Additionally, if this woman was so worthy of being cured, why make her suffer the disease in the first place? And what of the others? Why are they unworthy? And why do they not ask this question of themselves?

I’ve asked these questions of the religious, and invariably I get the same answers. It's apologetics at its worst. The most common has to do with why god allows her and so many others to suffer. Invariably the answer is that we must suffer in this life to become closer to god and to enjoy the afterlife, or some bullshit like that. OK… fine. So god allows suffering as some sort of “penance”. So does that mean that this woman who has been cured and doesn’t suffer anymore will not be getting into heaven? If that is the case, I’d bet the woman would gladly take her ALS back to make sure she gets into heaven… if that’s not the case, then why not just remove suffering for all who believe in him? Why allow it for some and remove it for others? It seems capricious and arbitrary. If there is a god, then he’s a monster and I’d rather not know him anyhow.

Once the questions start getting tough, where the answers begin to contradict each other, most inevitably resort to the religious “ace-in-the-hole” catch-all answer: god works in mysterious ways, and you can’t know his mind, and to assume you can would be arrogant.

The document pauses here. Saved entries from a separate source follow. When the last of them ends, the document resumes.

### src/logic/fds_defines.svh
// Register addresses, drive timing defaults, disk image layout and field widths
`ifndef FDS_DEFINES_SVH
`define FDS_DEFINES_SVH

// CPU register map
`define FDS_ADDR_TLO     16'h4020
`define FDS_ADDR_THI     16'h4021
`define FDS_ADDR_TCTL    16'h4022
`define FDS_ADDR_IOEN    16'h4023
`define FDS_ADDR_WDATA   16'h4024
`define FDS_ADDR_CTRL    16'h4025
`define FDS_ADDR_STATUS  16'h4030
`define FDS_ADDR_RDATA   16'h4031
`define FDS_ADDR_DRIVE   16'h4032
`define FDS_ADDR_EXT     16'h4033

// Drive timing in ce cycles, much shorter than a real drive
`define FDS_PRE_GAP_DEFAULT  16'd65535
`define FDS_BYTE_DEFAULT     16'd99
`define FDS_EJECT_DEFAULT    23'd1786800

// Image layout
`define FDS_SIDE_BYTES    65500
`define FDS_IMAGE_HEADER  16
`define FDS_DISK_END_POS  16'd65499
`define FDS_PRG_AW        22
`define FDS_START_MARK    8'h80

// Last byte index per block type
`define FDS_BLK_INFO_LEN    16'h0037
`define FDS_BLK_COUNT_LEN   16'h0001
`define FDS_BLK_HEADER_LEN  16'h000F

`endif

### src/logic/fds_pkg.sv
// Package with the bus, control, status and PRG mapping struct types
`default_nettype none

`include "fds_defines.svh"

package fds_pkg;

	// One CPU access as seen by the cartridge
	typedef struct packed {
		logic [15:0] addr;
		logic [7:0]  wdata;
		logic        read;
		logic        write;
	} cpu_bus_t;

	// Decoded $4025 contents
	typedef struct packed {
		logic motor_on;
		logic head_home;       // Drive head back at the start of the disk
		logic write_mode;
		logic vertical_mirror;
		logic transfer_on;
		logic disk_irq_en;
	} disk_ctrl_t;

	typedef struct packed {
		logic byte_ready;
		logic disk_end;
	} disk_status_t;

	typedef struct packed {
		logic [`FDS_PRG_AW-1:0] aout;
		logic                   allow;   // Memory may take part in this access
	} prg_map_t;

endpackage

`default_nettype wire

### src/logic/fds_interval_timer.sv
// Interval timer with reload latch, repeat mode and timer IRQ
`timescale 1ns/10ps
`default_nettype none

`include "fds_defines.svh"

module fds_interval_timer import fds_pkg::*; (
	input  logic     clk,
	input  logic     diskreset,
	input  logic     ce,
	input  cpu_bus_t cpu,
	input  logic     status_read,
	output logic     timer_irq
);

	logic [15:0] latch;
	logic [15:0] count;
	logic        repeat_mode;
	logic        timer_en;
	logic        reg_en;      // $4023 bit 0, gates the whole disk register set
	logic        read_pend;

	always_ff @(posedge clk) begin
		if (diskreset) begin
			repeat_mode <= 1'b0;
			timer_en    <= 1'b0;
			reg_en      <= 1'b0;
			timer_irq   <= 1'b0;
			read_pend   <= 1'b0;
		end else if (ce) begin
			if (timer_en) begin
				if (count == 16'd0) begin
					timer_irq <= 1'b1;
					count     <= latch;
					if (!repeat_mode)
						timer_en <= 1'b0;  // One-shot stops here
				end else begin
					count <= count - 16'd1;
				end
			end

			if (cpu.write) begin
				case (cpu.addr)
					`FDS_ADDR_TLO: latch[7:0]  <= cpu.wdata;
					`FDS_ADDR_THI: latch[15:8] <= cpu.wdata;
					`FDS_ADDR_TCTL: begin
						repeat_mode <= cpu.wdata[0];
						timer_en    <= cpu.wdata[1] & reg_en;
						if (cpu.wdata[1] && reg_en)
							count <= latch;
						else
							timer_irq <= 1'b0;
					end
					`FDS_ADDR_IOEN: begin
						reg_en <= cpu.wdata[0];
						if (!cpu.wdata[0]) begin
							timer_en  <= 1'b0;
							timer_irq <= 1'b0;
						end
					end
					default: ;
				endcase
			end

			// Status read acknowledges one ce late
			read_pend <= status_read;
			if (read_pend)
				timer_irq <= 1'b0;
		end
	end

	a_irq_needs_reg_en: assert property (@(posedge clk) disable iff (diskreset)
		$rose(timer_irq) |-> reg_en);

endmodule

`default_nettype wire

### src/logic/fds_byte_transfer.sv
// Drive byte timing, byte-ready flag, block parsing, block end and head position
`timescale 1ns/10ps
`default_nettype none

`include "fds_defines.svh"

module fds_byte_transfer import fds_pkg::*; #(
	parameter logic [15:0] PRE_GAP_CYCLES = `FDS_PRE_GAP_DEFAULT,
	parameter logic [15:0] BYTE_CYCLES    = `FDS_BYTE_DEFAULT
) (
	input  logic         clk,
	input  logic         diskreset,
	input  logic         ce,
	input  disk_ctrl_t   ctrl,
	input  cpu_bus_t     cpu,
	input  logic         data_write,
	input  logic         data_read,
	input  logic         status_read,
	input  logic         drive_busy,
	input  logic [7:0]   prg_dbus,
	output disk_status_t status,
	output logic         disk_irq,
	output logic [15:0]  disk_pos,
	output logic         disk_access
);

	logic        byte_ready;
	logic        new_byte;       // A slot byte is waiting to be consumed
	logic        after_pre_gap;
	logic        read_pend;
	logic        xfer_d;
	logic        got_start;
	logic        got_start_d;
	logic        read_d;
	logic        write_d;
	logic        block_end;
	logic        blk_last;
	logic [2:0]  block_type;
	logic [15:0] transfer_cnt;
	logic [15:0] byte_cnt;
	logic [15:0] file_size;
	logic [7:0]  disk_data;
	logic        read_disk;
	logic        write_disk;
	logic        disk_end;

	assign disk_end   = (disk_pos == `FDS_DISK_END_POS);
	assign read_disk  = data_read;
	assign write_disk = data_write & ctrl.write_mode & ctrl.transfer_on & got_start_d &
		ctrl.motor_on & ~ctrl.head_home & ~block_end;
	assign disk_access = read_disk | write_disk;
	assign disk_data   = write_disk ? cpu.wdata : prg_dbus;
	assign disk_irq    = byte_ready & ctrl.disk_irq_en;
	assign status      = '{byte_ready: byte_ready, disk_end: disk_end};

	// The image carries no CRC bytes, so block ends come from the block headers
	always_comb begin
		case (block_type)
			3'd1:    blk_last = (byte_cnt == `FDS_BLK_INFO_LEN);
			3'd2:    blk_last = (byte_cnt == `FDS_BLK_COUNT_LEN);
			3'd3:    blk_last = (byte_cnt == `FDS_BLK_HEADER_LEN);
			3'd4:    blk_last = (byte_cnt == file_size);
			default: blk_last = 1'b0;
		endcase
	end

	always_ff @(posedge clk) begin
		if (diskreset) begin
			byte_ready    <= 1'b0;
			new_byte      <= 1'b0;
			after_pre_gap <= 1'b0;
			read_pend     <= 1'b0;
			xfer_d        <= 1'b0;
			got_start     <= 1'b0;
			got_start_d   <= 1'b0;
			read_d        <= 1'b0;
			write_d       <= 1'b0;
			block_end     <= 1'b0;
			block_type    <= 3'd0;
			transfer_cnt  <= 16'd0;
			byte_cnt      <= 16'd0;
			disk_pos      <= 16'd0;
		end else if (ce) begin
			xfer_d      <= ctrl.transfer_on;
			got_start_d <= got_start;
			read_d      <= read_disk;
			write_d     <= write_disk;
			read_pend   <= status_read;

			if (data_write) begin
				byte_ready <= 1'b0;
				if (ctrl.write_mode && ctrl.transfer_on && cpu.wdata == `FDS_START_MARK)
					got_start <= 1'b1;
			end

			if (read_pend || read_d)
				byte_ready <= 1'b0;

			// Block type and file size from the block contents
			if ((read_disk && !ctrl.write_mode) || write_disk) begin
				if (byte_cnt == 16'd0)
					block_type <= disk_data[2:0];
				if (block_type == 3'd3) begin
					if (byte_cnt == 16'h000D) file_size[7:0]  <= disk_data;
					if (byte_cnt == 16'h000E) file_size[15:8] <= disk_data;
				end
			end

			// Head moves on the ce after the byte was taken
			if (((read_d && !ctrl.write_mode) || write_d) && new_byte) begin
				new_byte <= 1'b0;
				byte_cnt <= byte_cnt + 16'd1;
				if (!disk_end && !block_end)
					disk_pos <= disk_pos + 16'd1;
				if (blk_last)
					block_end <= 1'b1;
			end

			if (!ctrl.motor_on) begin
				transfer_cnt <= 16'd0;
			end else if (ctrl.head_home) begin
				transfer_cnt  <= 16'd0;
				disk_pos      <= 16'd0;
				after_pre_gap <= 1'b0;
			end else if (!after_pre_gap) begin
				if (transfer_cnt == PRE_GAP_CYCLES) begin  // Lead-in done
					after_pre_gap <= 1'b1;
					transfer_cnt  <= 16'd0;
				end else begin
					transfer_cnt <= transfer_cnt + 16'd1;
				end
			end else if (transfer_cnt == BYTE_CYCLES) begin
				transfer_cnt <= 16'd0;
				if (ctrl.transfer_on && !drive_busy) begin
					byte_ready <= 1'b1;
					new_byte   <= 1'b1;
				end
			end else begin
				transfer_cnt <= transfer_cnt + 16'd1;
			end

			// Rising transfer_on opens a new block
			if (ctrl.transfer_on && !xfer_d) begin
				byte_ready  <= ctrl.write_mode;
				new_byte    <= 1'b0;
				got_start   <= 1'b0;
				got_start_d <= 1'b0;
				byte_cnt    <= 16'd0;
				block_end   <= 1'b0;
				block_type  <= 3'd0;
				if (after_pre_gap)
					transfer_cnt <= 16'd0;
			end
		end
	end

	a_pos_in_range: assert property (@(posedge clk) disable iff (diskreset)
		disk_pos <= `FDS_DISK_END_POS);

endmodule

`default_nettype wire

### src/logic/fds_disk_side.sv
// Eject button edge, disk side stepping, minimum eject hold and side image offset
`timescale 1ns/10ps
`default_nettype none

`include "fds_defines.svh"

module fds_disk_side #(
	parameter logic [22:0] EJECT_HOLD_CYCLES = `FDS_EJECT_DEFAULT
) (
	input  logic        clk,
	input  logic        diskreset,
	input  logic        ce,
	input  logic        eject_btn,
	input  logic        write_mode,
	input  logic [1:0]  max_diskside,
	output logic [1:0]  diskside,
	output logic        disk_eject,
	output logic [17:0] side_offset
);

	localparam logic [17:0] SIDE_BYTES   = 18'(`FDS_SIDE_BYTES);
	localparam logic [17:0] IMAGE_HEADER = 18'(`FDS_IMAGE_HEADER);

	logic        btn_d;
	logic        hold;
	logic [22:0] hold_cnt;

	always_ff @(posedge clk) begin
		if (diskreset) begin
			btn_d    <= 1'b0;
			hold     <= 1'b0;
			hold_cnt <= 23'd0;
			diskside <= 2'd0;
		end else if (ce) begin
			btn_d <= eject_btn;
			if (eject_btn && !btn_d && !write_mode) begin
				diskside <= (diskside >= max_diskside) ? 2'd0 : diskside + 2'd1;
				hold     <= 1'b1;
				hold_cnt <= 23'd0;
			end else if (hold) begin
				if (hold_cnt == EJECT_HOLD_CYCLES)
					hold <= 1'b0;  // Minimum eject time served
				else
					hold_cnt <= hold_cnt + 23'd1;
			end
		end
	end

	assign disk_eject  = hold | eject_btn;
	assign side_offset = IMAGE_HEADER + 18'(diskside) * SIDE_BYTES;

	a_side_in_range: assert property (@(posedge clk) disable iff (diskreset)
		diskside <= max_diskside);

endmodule

`default_nettype wire

### src/logic/fds_host_bus.sv
// Register decode, control register, read-back mux, PRG/CHR mapping and IRQ merge
`timescale 1ns/10ps
`default_nettype none

`include "fds_defines.svh"

module fds_host_bus import fds_pkg::*; (
	input  logic         clk,
	input  logic         diskreset,
	input  logic         ce,
	input  cpu_bus_t     cpu,
	input  logic [13:0]  chr_ain,
	input  disk_status_t status,
	input  logic         timer_irq,
	input  logic         disk_irq,
	input  logic         disk_eject,
	input  logic         disk_access,
	input  logic [15:0]  disk_pos,
	input  logic [17:0]  side_offset,
	output disk_ctrl_t   ctrl,
	output logic         data_write,
	output logic         data_read,
	output logic         status_read,
	output logic [7:0]   prg_dout,
	output logic         prg_bus_write,
	output logic         irq,
	output prg_map_t     prg,
	output logic [21:0]  chr_aout,
	output logic         vram_a10,
	output logic         vram_ce
);

	logic        disk_ready;
	logic        prg_is_ram;
	logic [5:0]  prg_bank;
	logic [17:0] image_off;

	always_ff @(posedge clk) begin
		if (diskreset) begin
			ctrl <= '0;
		end else if (ce && cpu.write && cpu.addr == `FDS_ADDR_CTRL) begin
			ctrl.motor_on        <= cpu.wdata[0];
			ctrl.head_home       <= cpu.wdata[1];
			ctrl.write_mode      <= ~cpu.wdata[2];  // Bit 2 low selects write
			ctrl.vertical_mirror <= ~cpu.wdata[3];
			ctrl.transfer_on     <= cpu.wdata[6];
			ctrl.disk_irq_en     <= cpu.wdata[7];
		end
	end

	assign data_write  = cpu.write & (cpu.addr == `FDS_ADDR_WDATA);
	assign data_read   = cpu.read & (cpu.addr == `FDS_ADDR_RDATA);
	assign status_read = cpu.read & (cpu.addr == `FDS_ADDR_STATUS);

	assign disk_ready = ~disk_eject & ~ctrl.head_home & ctrl.motor_on & ~status.disk_end;

	always_comb begin
		prg_bus_write = cpu.read;
		case (cpu.addr)
			`FDS_ADDR_STATUS: prg_dout = {1'b0, status.disk_end, 4'd0, status.byte_ready, timer_irq};
			`FDS_ADDR_DRIVE:  prg_dout = {4'h4, 1'b0, disk_eject, ~disk_ready, disk_eject};
			`FDS_ADDR_EXT:    prg_dout = 8'h80;
			default: begin
				prg_dout      = 8'd0;
				prg_bus_write = 1'b0;
			end
		endcase
	end

	// $6000-$DFFF is work RAM, the rest of the upper half is BIOS
	assign prg_is_ram = cpu.addr[15] ^ (&cpu.addr[14:13]);
	assign prg_bank   = prg_is_ram ? {4'b0001, cpu.addr[14:13]} : 6'd0;
	assign image_off  = side_offset + 18'(disk_pos);

	assign prg.aout = disk_access ? {{(`FDS_PRG_AW-18){1'b1}}, image_off}
		: {{(`FDS_PRG_AW-19){1'b0}}, prg_bank, cpu.addr[12:0]};
	assign prg.allow = (cpu.read & cpu.addr[15] & ~prg_bus_write) | prg_is_ram | disk_access;

	assign irq = timer_irq | disk_irq;

	assign chr_aout = {9'b10_0000_000, chr_ain[12:0]};  // Fixed 8 KB CHR RAM
	assign vram_a10 = ctrl.vertical_mirror ? chr_ain[10] : chr_ain[11];
	assign vram_ce  = chr_ain[13];

endmodule

`default_nettype wire

### src/logic/fds_disk_top.sv
// Disk drive side of the cartridge adapter, host bus, timer, transfer and side select
`timescale 1ns/10ps
`default_nettype none

`include "fds_defines.svh"

module fds_disk_top import fds_pkg::*; #(
	parameter logic [15:0] PRE_GAP_CYCLES    = `FDS_PRE_GAP_DEFAULT,
	parameter logic [15:0] BYTE_CYCLES       = `FDS_BYTE_DEFAULT,
	parameter logic [22:0] EJECT_HOLD_CYCLES = `FDS_EJECT_DEFAULT
) (
	input  logic        clk,
	input  logic        diskreset,
	input  logic        ce,
	input  cpu_bus_t    cpu,
	input  logic [7:0]  prg_dbus,
	input  logic [13:0] chr_ain,
	input  logic        eject_btn,
	input  logic [1:0]  max_diskside,
	input  logic        drive_busy,
	output logic [7:0]  prg_dout,
	output logic        prg_bus_write,
	output prg_map_t    prg,
	output logic [21:0] chr_aout,
	output logic        vram_a10,
	output logic        vram_ce,
	output logic        irq,
	output logic [1:0]  diskside
);

	disk_ctrl_t   ctrl;
	disk_status_t status;
	logic         data_write;
	logic         data_read;
	logic         status_read;
	logic         disk_irq;
	logic         timer_irq;
	logic         disk_access;
	logic         disk_eject;
	logic [15:0]  disk_pos;
	logic [17:0]  side_offset;

	fds_host_bus u_host_bus (
		.clk(clk), .diskreset(diskreset), .ce(ce), .cpu(cpu), .chr_ain(chr_ain),
		.status(status), .timer_irq(timer_irq), .disk_irq(disk_irq),
		.disk_eject(disk_eject), .disk_access(disk_access), .disk_pos(disk_pos),
		.side_offset(side_offset), .ctrl(ctrl), .data_write(data_write),
		.data_read(data_read), .status_read(status_read), .prg_dout(prg_dout),
		.prg_bus_write(prg_bus_write), .irq(irq), .prg(prg), .chr_aout(chr_aout),
		.vram_a10(vram_a10), .vram_ce(vram_ce)
	);

	fds_interval_timer u_timer (
		.clk(clk), .diskreset(diskreset), .ce(ce), .cpu(cpu),
		.status_read(status_read), .timer_irq(timer_irq)
	);

	fds_byte_transfer #(
		.PRE_GAP_CYCLES(PRE_GAP_CYCLES), .BYTE_CYCLES(BYTE_CYCLES)
	) u_transfer (
		.clk(clk), .diskreset(diskreset), .ce(ce), .ctrl(ctrl), .cpu(cpu),
		.data_write(data_write), .data_read(data_read), .status_read(status_read),
		.drive_busy(drive_busy), .prg_dbus(prg_dbus), .status(status),
		.disk_irq(disk_irq), .disk_pos(disk_pos), .disk_access(disk_access)
	);

	fds_disk_side #(
		.EJECT_HOLD_CYCLES(EJECT_HOLD_CYCLES)
	) u_disk_side (
		.clk(clk), .diskreset(diskreset), .ce(ce), .eject_btn(eject_btn),
		.write_mode(ctrl.write_mode), .max_diskside(max_diskside),
		.diskside(diskside), .disk_eject(disk_eject), .side_offset(side_offset)
	);

endmodule

`default_nettype wire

Great. Well that’s just great. So god can continue to be shown as a capricious, arbitrary, sadistic, petulant child with no consistency who insists on worship but refuses to show evidence for himself, and continually tests our faith just to prove how great he is, but we are to accept it anyhow because we can't know his mind? Fuck that. I want no part of it. Frankly none of it makes any sense, and the older I get the more clear to me it becomes that the only rational, reasonable thing to believe is that it’s all complete hogwash - ancient mythology that served to control populations and answer questions we didn’t yet have answers to. Every answer religion provides is so irrational, inconsistent, arbitrary and vague as to not merit consideration unless you have already been pre-programmed to accept a specific set of answers.

For too long, the term “taking it on faith” has been seen as a virtue. It’s not. It’s an admission of willful ignorance. The world needs less of that, not more.

1 comment:

  1. *applause*

    apparently we share a brain, because I've gone off on this exact same rant. thanks for putting it into print. the world needs more of that.